• _Material shown_

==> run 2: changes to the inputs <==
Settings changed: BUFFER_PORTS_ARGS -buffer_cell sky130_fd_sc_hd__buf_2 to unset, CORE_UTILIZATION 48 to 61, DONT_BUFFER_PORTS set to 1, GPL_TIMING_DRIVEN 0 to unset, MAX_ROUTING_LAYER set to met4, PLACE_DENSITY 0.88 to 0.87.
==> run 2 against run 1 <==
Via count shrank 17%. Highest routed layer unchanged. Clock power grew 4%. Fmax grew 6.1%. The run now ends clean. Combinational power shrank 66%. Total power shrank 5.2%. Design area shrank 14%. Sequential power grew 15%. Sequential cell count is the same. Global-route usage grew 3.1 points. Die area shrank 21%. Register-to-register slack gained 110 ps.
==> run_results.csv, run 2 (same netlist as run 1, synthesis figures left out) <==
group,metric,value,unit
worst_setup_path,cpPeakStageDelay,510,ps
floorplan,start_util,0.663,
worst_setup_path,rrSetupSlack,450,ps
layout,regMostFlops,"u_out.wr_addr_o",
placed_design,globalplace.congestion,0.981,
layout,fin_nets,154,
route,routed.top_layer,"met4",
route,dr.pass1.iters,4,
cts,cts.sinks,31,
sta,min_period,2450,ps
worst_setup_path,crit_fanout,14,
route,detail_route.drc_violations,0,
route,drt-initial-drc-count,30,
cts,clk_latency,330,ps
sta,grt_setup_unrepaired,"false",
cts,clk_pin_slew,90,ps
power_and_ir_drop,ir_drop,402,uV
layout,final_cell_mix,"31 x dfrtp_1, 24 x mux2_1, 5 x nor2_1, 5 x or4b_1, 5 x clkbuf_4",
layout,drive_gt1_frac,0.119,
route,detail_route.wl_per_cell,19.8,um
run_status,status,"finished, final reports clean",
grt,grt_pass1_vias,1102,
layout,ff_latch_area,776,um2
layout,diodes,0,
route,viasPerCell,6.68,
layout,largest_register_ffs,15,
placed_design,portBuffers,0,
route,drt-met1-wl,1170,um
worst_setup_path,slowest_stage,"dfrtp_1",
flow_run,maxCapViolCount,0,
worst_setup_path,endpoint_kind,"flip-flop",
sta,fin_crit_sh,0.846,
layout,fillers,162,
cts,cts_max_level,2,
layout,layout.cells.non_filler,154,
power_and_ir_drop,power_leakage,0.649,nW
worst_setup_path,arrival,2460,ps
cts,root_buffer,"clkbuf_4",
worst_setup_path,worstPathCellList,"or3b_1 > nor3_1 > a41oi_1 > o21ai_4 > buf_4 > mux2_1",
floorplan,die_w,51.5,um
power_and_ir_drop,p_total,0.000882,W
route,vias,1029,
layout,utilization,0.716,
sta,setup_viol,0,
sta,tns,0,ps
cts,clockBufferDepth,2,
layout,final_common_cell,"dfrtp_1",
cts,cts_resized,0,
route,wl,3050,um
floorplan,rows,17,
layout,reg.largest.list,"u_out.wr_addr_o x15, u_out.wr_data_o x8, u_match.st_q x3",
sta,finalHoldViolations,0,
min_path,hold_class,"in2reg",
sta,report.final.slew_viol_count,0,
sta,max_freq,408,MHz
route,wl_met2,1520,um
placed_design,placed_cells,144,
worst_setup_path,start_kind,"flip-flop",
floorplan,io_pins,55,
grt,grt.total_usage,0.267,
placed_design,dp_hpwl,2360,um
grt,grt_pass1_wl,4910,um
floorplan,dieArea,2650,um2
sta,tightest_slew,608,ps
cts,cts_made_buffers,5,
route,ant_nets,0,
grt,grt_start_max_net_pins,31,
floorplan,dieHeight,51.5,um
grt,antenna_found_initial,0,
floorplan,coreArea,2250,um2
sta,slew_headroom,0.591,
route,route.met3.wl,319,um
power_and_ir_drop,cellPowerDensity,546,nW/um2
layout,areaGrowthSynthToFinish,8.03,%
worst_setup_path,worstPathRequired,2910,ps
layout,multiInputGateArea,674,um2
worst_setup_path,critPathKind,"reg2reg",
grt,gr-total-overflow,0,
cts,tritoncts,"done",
===== src/rtl/eep_addr_ctr.sv =====
module eep_addr_ctr #(
    parameter int ADDR_W = 9,
    parameter int PAGE_W = 4
) (
    input  logic              clk,
    input  logic              rst,
    input  logic              load,
    input  logic [ADDR_W-1:0] load_val,
    input  logic              inc_seq,
    input  logic              inc_page,
    output logic [ADDR_W-1:0] addr
);
    always_ff @(posedge clk) begin
        if (rst) begin
            addr <= '0;
        end else if (load) begin
            addr <= load_val;
        end else if (inc_seq) begin
            addr <= addr + 1'b1;
        end else if (inc_page) begin
            addr <= {addr[ADDR_W-1:PAGE_W], addr[PAGE_W-1:0] + 1'b1};
        end
    end

    AST_PAGE_ROW_KEPT: assert property (@(posedge clk) disable iff (rst)
        (inc_page && !load && !inc_seq) |=> (addr[ADDR_W-1:PAGE_W] == $past(addr[ADDR_W-1:PAGE_W])));

    AST_SEQ_WRAPS: assert property (@(posedge clk) disable iff (rst)
        (inc_seq && !load && (addr == '1)) |=> (addr == '0));

endmodule


===== src/rtl/eep_proto_fsm.sv =====
module eep_proto_fsm
    import eep_pkg::*;
#(
    parameter int ADDR_W = 9
) (
    input  logic              clk,
    input  logic              rst,
    input  line_ev_t          ev,
    input  logic              wp,
    input  logic              busy,
    input  logic [2:0]        strap,
    input  logic [ADDR_W-1:0] addr,
    input  logic [7:0]        rd_data,
    output logic              sda_pull,
    output logic              ld,
    output logic [ADDR_W-1:0] ld_val,
    output logic              inc_seq,
    output logic              inc_page,
    output logic              wr_valid,
    output logic [ADDR_W-1:0] wr_addr,
    output logic [7:0]        wr_data,
    output logic              wr_commit
);
    localparam int         HI_BITS = ADDR_W - 8;
    localparam logic [2:0] CE_MASK = ce_mask(HI_BITS);

    phase_e     phase;
    phase_e     after_ack;
    rx_kind_e   kind;
    logic [3:0] bit_cnt;
    logic [7:0] shreg;
    logic [7:0] tx_sh;
    logic [2:0] sel_sub;
    logic       wr_pend;
    logic       mst_ack;

    // Byte address joined with the high bits carried by the select byte.
    logic [ADDR_W-1:0] asm_addr;
    for (genvar b = 0; b < ADDR_W; b++) begin : g_asm
        if (b < 8) begin : g_lo
            assign asm_addr[b] = shreg[b];
        end else begin : g_hi
            assign asm_addr[b] = sel_sub[b-8];
        end
    end

    logic sel_ok;
    assign sel_ok = sel_match(sel_byte_t'(shreg), strap, CE_MASK);

    always_ff @(posedge clk) begin
        ld        <= 1'b0;
        inc_seq   <= 1'b0;
        inc_page  <= 1'b0;
        wr_valid  <= 1'b0;
        wr_commit <= 1'b0;
        if (rst) begin
            phase     <= ST_IDLE;
            after_ack <= ST_IDLE;
            kind      <= RX_SEL;
            bit_cnt   <= '0;
            shreg     <= '0;
            tx_sh     <= '0;
            sel_sub   <= '0;
            wr_pend   <= 1'b0;
            mst_ack   <= 1'b0;
            sda_pull  <= 1'b0;
            ld_val    <= '0;
            wr_addr   <= '0;
            wr_data   <= '0;
        end else if (busy) begin
            phase    <= ST_IDLE;
            sda_pull <= 1'b0;
            wr_pend  <= 1'b0;
        end else if (ev.start) begin
            phase    <= ST_RX;
            kind     <= RX_SEL;
            bit_cnt  <= '0;
            sda_pull <= 1'b0;
            wr_pend  <= 1'b0;
        end else if (ev.stop) begin
            // Commit only when the stop follows a data acknowledge slot.
            if (phase == ST_RX && kind == RX_DATA && bit_cnt == 4'd1 && wr_pend) begin
                wr_commit <= 1'b1;
            end
            phase    <= ST_IDLE;
            sda_pull <= 1'b0;
            wr_pend  <= 1'b0;
        end else begin
            case (phase)
                ST_RX: begin
                    if (ev.scl_rise && bit_cnt != LAST_BIT) begin
                        shreg   <= {shreg[6:0], ev.sda};
                        bit_cnt <= bit_cnt + 4'd1;
                    end else if (ev.scl_fall && bit_cnt == LAST_BIT) begin
                        phase     <= ST_RX_ACK;
                        after_ack <= ST_RX;
                        case (kind)
                            RX_SEL: begin
                                if (sel_ok) begin
                                    sda_pull <= 1'b1;
                                    sel_sub  <= shreg[3:1];
                                    if (shreg[0]) begin
                                        after_ack <= ST_TX;
                                    end else begin
                                        kind <= RX_ADDR;
                                    end
                                end else begin
                                    after_ack <= ST_IDLE;
                                end
                            end
                            RX_ADDR: begin
                                sda_pull <= 1'b1;
                                ld_val   <= asm_addr;
                                ld       <= 1'b1;
                                kind     <= RX_DATA;
                            end
                            default: begin
                                if (!wp) begin
                                    sda_pull <= 1'b1;
                                    wr_valid <= 1'b1;
                                    wr_addr  <= addr;
                                    wr_data  <= shreg;
                                    inc_page <= 1'b1;
                                    wr_pend  <= 1'b1;
                                end
                            end
                        endcase
                    end
                end
                ST_RX_ACK: begin
                    if (ev.scl_fall) begin
                        bit_cnt <= '0;
                        if (after_ack == ST_TX) begin
                            tx_sh    <= rd_data;
                            sda_pull <= ~rd_data[7];
                            inc_seq  <= 1'b1;
                            phase    <= ST_TX;
                        end else begin
                            sda_pull <= 1'b0;
                            phase    <= after_ack;
                        end
                    end
                end
                ST_TX: begin
                    if (ev.scl_rise) begin
                        bit_cnt <= bit_cnt + 4'd1;
                    end else if (ev.scl_fall) begin
                        if (bit_cnt == LAST_BIT) begin
                            sda_pull <= 1'b0;
                            mst_ack  <= 1'b0;
                            phase    <= ST_TX_ACK;
                        end else begin
                            tx_sh    <= {tx_sh[6:0], 1'b0};
                            sda_pull <= ~tx_sh[6];
                        end
                    end
                end
                ST_TX_ACK: begin
                    if (ev.scl_rise) begin
                        mst_ack <= ~ev.sda;
                    end else if (ev.scl_fall) begin
                        bit_cnt <= '0;
                        if (mst_ack) begin
                            tx_sh    <= rd_data;
                            sda_pull <= ~rd_data[7];
                            inc_seq  <= 1'b1;
                            phase    <= ST_TX;
                        end else begin
                            sda_pull <= 1'b0;
                            phase    <= ST_IDLE;
                        end
                    end
                end
                default: begin
                    sda_pull <= 1'b0;
                end
            endcase
        end
    end

    AST_IDLE_RELEASED: assert property (@(posedge clk) disable iff (rst)
        (phase == ST_IDLE) |-> !sda_pull);

    AST_BUSY_SILENT: assert property (@(posedge clk) disable iff (rst)
        busy |=> !sda_pull);

    AST_NO_PROTECTED_WRITE: assert property (@(posedge clk) disable iff (rst)
        wr_valid |-> !$past(wp));

    AST_COMMIT_AT_STOP: assert property (@(posedge clk) disable iff (rst)
        wr_commit |-> $past(ev.stop));

    AST_DRIVE_ON_SCL_LOW: assert property (@(posedge clk) disable iff (rst)
        (!$stable(sda_pull) && !$past(ev.start) && !$past(ev.stop) && !$past(busy))
        |-> !$past(ev.scl_hi));

endmodule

• _Exercise brief_
Every line holding the word "floorplan" should be copied out of the material.

• _Task response_
floorplan,start_util,0.663,
floorplan,die_w,51.5,um
floorplan,rows,17,
floorplan,io_pins,55,
floorplan,dieArea,2650,um2
floorplan,dieHeight,51.5,um
floorplan,coreArea,2250,um2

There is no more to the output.